Paper 2023/690

Invertible Quadratic Non-Linear Functions over $\mathbb F_p^n$ via Multiple Local Maps

Abstract

The construction of invertible non-linear layers over $\mathbb F_p^n$ that minimize the multiplicative cost is crucial for the design of symmetric primitives targeting Multi Party Computation (MPC), Zero-Knowledge proofs (ZK), and Fully Homomorphic Encryption (FHE). At the current state of the art, only few non-linear functions are known to be invertible over $\mathbb F_p$, as the power maps $x\mapsto x^d$ for $\gcd(d,p-1)=1$. When working over $\mathbb F_p^n$ for $n\ge2$, a possible way to construct invertible non-linear layers $\mathcal S$ over $\mathbb F_p^n$ is by making use of a local map $F:\mathbb F_p^m\rightarrow \mathbb F_p$ for $m\le n$, that is, $\mathcal S_F(x_0, x_1, \ldots, x_{n-1}) = y_0\|y_1\|\ldots \|y_{n-1}$ where $y_i = F(x_i, x_{i+1}, \ldots, x_{i+m-1})$. This possibility has been recently studied by Grassi, Onofri, Pedicini and Sozzi at FSE/ToSC 2022. Given a quadratic local map $F:\mathbb F_p^m \rightarrow \mathbb F_p$ for $m\in\{1,2,3\}$, they proved that the shift-invariant non-linear function $\mathcal S_F$ over $\mathbb F_p^n$ defined as before is never invertible for any $n\ge 2\cdot m-1$. In this paper, we face the problem by generalizing such construction. Instead of a single local map, we admit multiple local maps, and we study the creation of nonlinear layers that can be efficiently verified and implemented by a similar shift-invariant lifting.
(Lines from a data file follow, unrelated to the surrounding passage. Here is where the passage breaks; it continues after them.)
## src/include/aio_consts.svh

```systemverilog
// Register offsets, field positions and reset values of the analog I/O scan block
`ifndef AIO_CONSTS_SVH
`define AIO_CONSTS_SVH

`define AIO_IN1_VALUE_IDX      8'he8
`define AIO_IN2_VALUE_IDX      8'he9
`define AIO_IN3_VALUE_IDX      8'hea
`define AIO_IN4_VALUE_IDX      8'heb
`define AIO_OUT1_SETTING_IDX   8'hec
`define AIO_OUT2_SETTING_IDX   8'hed
`define AIO_SYS_FLAG_IDX       8'hfe
`define AIO_ERR_CODE_IDX       8'h04
`define AIO_RANGE_CFG_IDX      8'hf0

`define AIO_CFG_RANGE_LSB      0
`define AIO_CFG_DISABLE_LSB    8
`define AIO_CFG_SPARE_LSB      12
`define AIO_ERR_CODE_LSB       8
`define AIO_SYS_FAULT_BIT      15

`define AIO_ERR_NONE           8'h00
`define AIO_ERR_HARDWARE       8'h01
`define AIO_ERR_SETUP          8'h03
`define AIO_ERR_CONVERSION     8'h04

`define AIO_RANGE_CFG_RESET    16'h0000
`define AIO_SYS_FLAG_RESET     16'h0000
`define AIO_OUT_SETTING_RESET  16'h0000
`define AIO_BIPOLAR_OFFSET     12'h800

`endif

```

## src/include/aio_pkg.sv

```systemverilog
// Types shared by the analog I/O scan block
package aio_pkg;
    typedef enum logic [1:0] {
        AIO_RANGE_BIPOLAR_10V,
        AIO_RANGE_UNIPOLAR_10V,
        AIO_RANGE_UNIPOLAR_5V_CURRENT,
        AIO_RANGE_UNUSED
    } aio_range_t;

    typedef logic [15:0] aio_word_t;
    typedef logic [11:0] aio_conv_t;
    typedef logic [7:0]  aio_index_t;
endpackage

```

## src/hdl/aio_scan_interface.sv

```systemverilog
// Analog I/O scan-cycle interface: four converted inputs, two outputs, setup and status words
`timescale 1ns/1ns
`default_nettype none
`include "aio_consts.svh"

module aio_scan_interface (
    input  wire logic              clk,
    input  wire logic              resetn,
    input  wire logic              scan_tick,
    input  wire aio_pkg::aio_index_t reg_addr,
    input  wire logic              reg_wr,
    input  wire logic              reg_rd,
    input  wire aio_pkg::aio_word_t  reg_wdata,
    output aio_pkg::aio_word_t     reg_rdata,
    input  wire aio_pkg::aio_conv_t  adc_in1_raw,
    input  wire aio_pkg::aio_conv_t  adc_in2_raw,
    input  wire aio_pkg::aio_conv_t  adc_in3_raw,
    input  wire aio_pkg::aio_conv_t  adc_in4_raw,
    input  wire logic              hw_fault_in,
    input  wire logic              conv_fault_in,
    output aio_pkg::aio_conv_t     dac_out1_volt_code,
    output aio_pkg::aio_conv_t     dac_out1_curr_code,
    output aio_pkg::aio_conv_t     dac_out2_volt_code,
    output aio_pkg::aio_conv_t     dac_out2_curr_code,
    output logic                   io_ready
);
    import aio_pkg::*;

    // Raw converter result to data word by range code
    function automatic aio_word_t conv_word(input aio_conv_t raw, input logic [1:0] code);
        aio_conv_t centred;
        centred = raw - `AIO_BIPOLAR_OFFSET;
        if (aio_range_t'(code) == AIO_RANGE_BIPOLAR_10V) begin
            conv_word = {{4{centred[11]}}, centred};
        end else begin
            conv_word = {4'h0, raw};
        end
    endfunction

    // Setting word to voltage converter code, offset binary
    function automatic aio_conv_t volt_code(input aio_word_t setting);
        volt_code = setting[11:0] + `AIO_BIPOLAR_OFFSET;
    endfunction

    // Setting word to current converter code, scaled to full span
    function automatic aio_conv_t curr_code(input aio_word_t setting);
        curr_code = {setting[10:0], 1'b0};
    endfunction

    // Register write strobe aimed at one word index
    function automatic logic wr_hit(input logic wr, input aio_index_t addr,
                                    input aio_index_t idx);
        wr_hit = wr && (addr == idx);
    endfunction

    // Two-bit range code of one input from a configuration word
    function automatic logic [1:0] range_of(input aio_word_t cfg, input int unsigned idx);
        range_of = cfg[`AIO_CFG_RANGE_LSB + 2*idx +: 2];
    endfunction

    // Conversion enable of one input, active when its disable bit is clear
    function automatic logic conv_on(input aio_word_t cfg, input int unsigned idx);
        conv_on = !cfg[`AIO_CFG_DISABLE_LSB + idx];
    endfunction

    // Any nonzero error code is a reported board fault
    function automatic logic code_is_fault(input logic [7:0] code);
        code_is_fault = (code != `AIO_ERR_NONE);
    endfunction

    aio_conv_t  raw_meta [4];
    aio_conv_t  raw_sync [4];
    aio_conv_t  raw_now  [4];
    logic [1:0] hw_meta_reg;
    logic [1:0] conv_meta_reg;
    logic       hw_fault_s;
    logic       conv_fault_s;

    aio_word_t  in_value_reg [4];
    aio_word_t  out1_setting_reg;
    aio_word_t  out2_setting_reg;
    aio_word_t  range_cfg_reg;
    aio_word_t  active_cfg_reg;
    logic       cfg_taken_reg;
    logic [14:0] sys_flag_reg;
    logic [7:0] err_code_reg;
    logic [7:0] err_code_next;
    logic       setup_bad;
    aio_word_t  rdata_next;
    logic [3:0] conv_en;
    logic [1:0] range_code [4];
    logic       board_fault_reg;
    logic       wr_cfg;
    logic       wr_out1;
    logic       wr_out2;
    logic       wr_flag;

    assign raw_now[0] = adc_in1_raw;
    assign raw_now[1] = adc_in2_raw;
    assign raw_now[2] = adc_in3_raw;
    assign raw_now[3] = adc_in4_raw;
    assign hw_fault_s   = hw_meta_reg[1];
    assign conv_fault_s = conv_meta_reg[1];
    assign wr_cfg  = wr_hit(reg_wr, reg_addr, `AIO_RANGE_CFG_IDX);
    assign wr_out1 = wr_hit(reg_wr, reg_addr, `AIO_OUT1_SETTING_IDX);
    assign wr_out2 = wr_hit(reg_wr, reg_addr, `AIO_OUT2_SETTING_IDX);
    assign wr_flag = wr_hit(reg_wr, reg_addr, `AIO_SYS_FLAG_IDX);

    // Per-input enable and range code of the taken configuration
    always_comb begin
        for (int i = 0; i < 4; i++) begin
            conv_en[i]    = conv_on(active_cfg_reg, i);
            range_code[i] = range_of(active_cfg_reg, i);
        end
    end

    // Two-stage synchronisers for the converter result pins
    always_ff @(posedge clk or negedge resetn) begin
        if (!resetn) begin
            for (int i = 0; i < 4; i++) begin
                raw_meta[i] <= 12'h000;
                raw_sync[i] <= 12'h000;
            end
        end else begin
            for (int i = 0; i < 4; i++) begin
                raw_meta[i] <= raw_now[i];
                raw_sync[i] <= raw_meta[i];
            end
        end
    end

    // Two-stage synchronisers for the fault pins
    always_ff @(posedge clk or negedge resetn) begin
        if (!resetn) begin
            hw_meta_reg   <= 2'b00;
            conv_meta_reg <= 2'b00;
        end else begin
            hw_meta_reg   <= {hw_meta_reg[0], hw_fault_in};
            conv_meta_reg <= {conv_meta_reg[0], conv_fault_in};
        end
    end

    // Software-written configuration word, taken into use only at the first scan tick after reset release
    always_ff @(posedge clk or negedge resetn) begin
        if (!resetn) begin
            range_cfg_reg <= `AIO_RANGE_CFG_RESET;
        end else if (wr_cfg) begin
            range_cfg_reg <= reg_wdata;
        end
    end

    // Configuration taken once, at the first scan tick after reset release
    always_ff @(posedge clk or negedge resetn) begin
        if (!resetn) begin
            active_cfg_reg <= `AIO_RANGE_CFG_RESET;
            cfg_taken_reg  <= 1'b0;
        end else if (scan_tick && !cfg_taken_reg) begin
            active_cfg_reg <= range_cfg_reg;
            cfg_taken_reg  <= 1'b1;
        end
    end

    // Enabled input data words refreshed on each scan tick after the configuration is taken
    always_ff @(posedge clk or negedge resetn) begin
        if (!resetn) begin
            for (int i = 0; i < 4; i++) begin
                in_value_reg[i] <= 16'h0000;
            end
        end else if (scan_tick && cfg_taken_reg) begin
            for (int i = 0; i < 4; i++) begin
                if (conv_en[i]) begin
                    in_value_reg[i] <= conv_word(raw_sync[i], range_code[i]);
                end
            end
        end
    end

    // Output 1 setting word written by software
    always_ff @(posedge clk or negedge resetn) begin
        if (!resetn) begin
            out1_setting_reg <= `AIO_OUT_SETTING_RESET;
        end else if (wr_out1) begin
            out1_setting_reg <= reg_wdata;
        end
    end

    // Output 2 setting word written by software
    always_ff @(posedge clk or negedge resetn) begin
        if (!resetn) begin
            out2_setting_reg <= `AIO_OUT_SETTING_RESET;
        end else if (wr_out2) begin
            out2_setting_reg <= reg_wdata;
        end
    end

    // Output 1 codes picked up once per scan tick; both types always driven
    always_ff @(posedge clk or negedge resetn) begin
        if (!resetn) begin
            dac_out1_volt_code <= `AIO_BIPOLAR_OFFSET;
            dac_out1_curr_code <= 12'h000;
        end else if (scan_tick) begin
            dac_out1_volt_code <= volt_code(out1_setting_reg);
            dac_out1_curr_code <= curr_code(out1_setting_reg);
        end
    end

    // Output 2 codes picked up once per scan tick; both types always driven
    always_ff @(posedge clk or negedge resetn) begin
        if (!resetn) begin
            dac_out2_volt_code <= `AIO_BIPOLAR_OFFSET;
            dac_out2_curr_code <= 12'h000;
        end else if (scan_tick) begin
            dac_out2_volt_code <= volt_code(out2_setting_reg);
            dac_out2_curr_code <= curr_code(out2_setting_reg);
        end
    end

    // Setup check on the taken configuration
    always_comb begin
        setup_bad = (active_cfg_reg[15:`AIO_CFG_SPARE_LSB] != 4'h0);
        for (int i = 0; i < 4; i++) begin
            if (conv_en[i] &&
                range_code[i] == 2'(AIO_RANGE_UNUSED)) begin
                setup_bad = 1'b1;
            end
        end
    end

    // Error code priority: hardware, setup, conversion
    always_comb begin
        if (hw_fault_s) begin
            err_code_next = `AIO_ERR_HARDWARE;
        end else if (cfg_taken_reg && setup_bad) begin
            err_code_next = `AIO_ERR_SETUP;
        end else if (conv_fault_s) begin
            err_code_next = `AIO_ERR_CONVERSION;
        end else begin
            err_code_next = `AIO_ERR_NONE;
        end
    end

    always_ff @(posedge clk or negedge resetn) begin
        if (!resetn) begin
            err_code_reg <= `AIO_ERR_NONE;
        end else begin
            err_code_reg <= err_code_next;
        end
    end

    // Board fault flag, registered alongside the error code
    always_ff @(posedge clk or negedge resetn) begin
        if (!resetn) begin
            board_fault_reg <= 1'b0;
        end else begin
            board_fault_reg <= code_is_fault(err_code_next);
        end
    end

    // Low bits of the system flag word are plain storage
    always_ff @(posedge clk or negedge resetn) begin
        if (!resetn) begin
            sys_flag_reg <= 15'(`AIO_SYS_FLAG_RESET);
        end else if (wr_flag) begin
            sys_flag_reg <= reg_wdata[14:0];
        end
    end

    // Read mux; unmapped offsets read zero
    always_comb begin
        unique case (reg_addr)
            `AIO_IN1_VALUE_IDX:    rdata_next = in_value_reg[0];
            `AIO_IN2_VALUE_IDX:    rdata_next = in_value_reg[1];
            `AIO_IN3_VALUE_IDX:    rdata_next = in_value_reg[2];
            `AIO_IN4_VALUE_IDX:    rdata_next = in_value_reg[3];
            `AIO_OUT1_SETTING_IDX: rdata_next = out1_setting_reg;
            `AIO_OUT2_SETTING_IDX: rdata_next = out2_setting_reg;
            `AIO_SYS_FLAG_IDX:     rdata_next = {board_fault_reg,
                                                 sys_flag_reg};
            `AIO_ERR_CODE_IDX:     rdata_next = {err_code_reg, 8'h00};
            `AIO_RANGE_CFG_IDX:    rdata_next = range_cfg_reg;
            default:               rdata_next = 16'h0000;
        endcase
    end

    always_ff @(posedge clk or negedge resetn) begin
        if (!resetn) begin
            reg_rdata <= 16'h0000;
        end else if (reg_rd) begin
            reg_rdata <= rdata_next;
        end
    end

    always_ff @(posedge clk or negedge resetn) begin
        if (!resetn) begin
            io_ready <= 1'b0;
        end else begin
            io_ready <= cfg_taken_reg && !code_is_fault(err_code_next);
        end
    end

endmodule // aio_scan_interface

`default_nettype wire

```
After formally defining the construction, we focus our analysis on the case $\mathcal S_{F_0, F_1}(x_0, x_1, \ldots, x_{n-1}) = y_0\|y_1\|\ldots \|y_{n-1}$ for $F_0, F_1 :\mathbb F_p^2\rightarrow \mathbb F_p$ of degree at most 2. This is a generalization of the previous construction using two alternating functions $F_0,F_1$ instead of a single $F$. As main result, we prove that (i) if $n\ge3$, then $\mathcal S_{F_0, F_1}$ is never invertible if both $F_0$ and $F_1$ are quadratic, and that (ii) if $n\ge 4$, then $\mathcal S_{F_0, F_1}$ is invertible if and only if it is a Type-II Feistel scheme.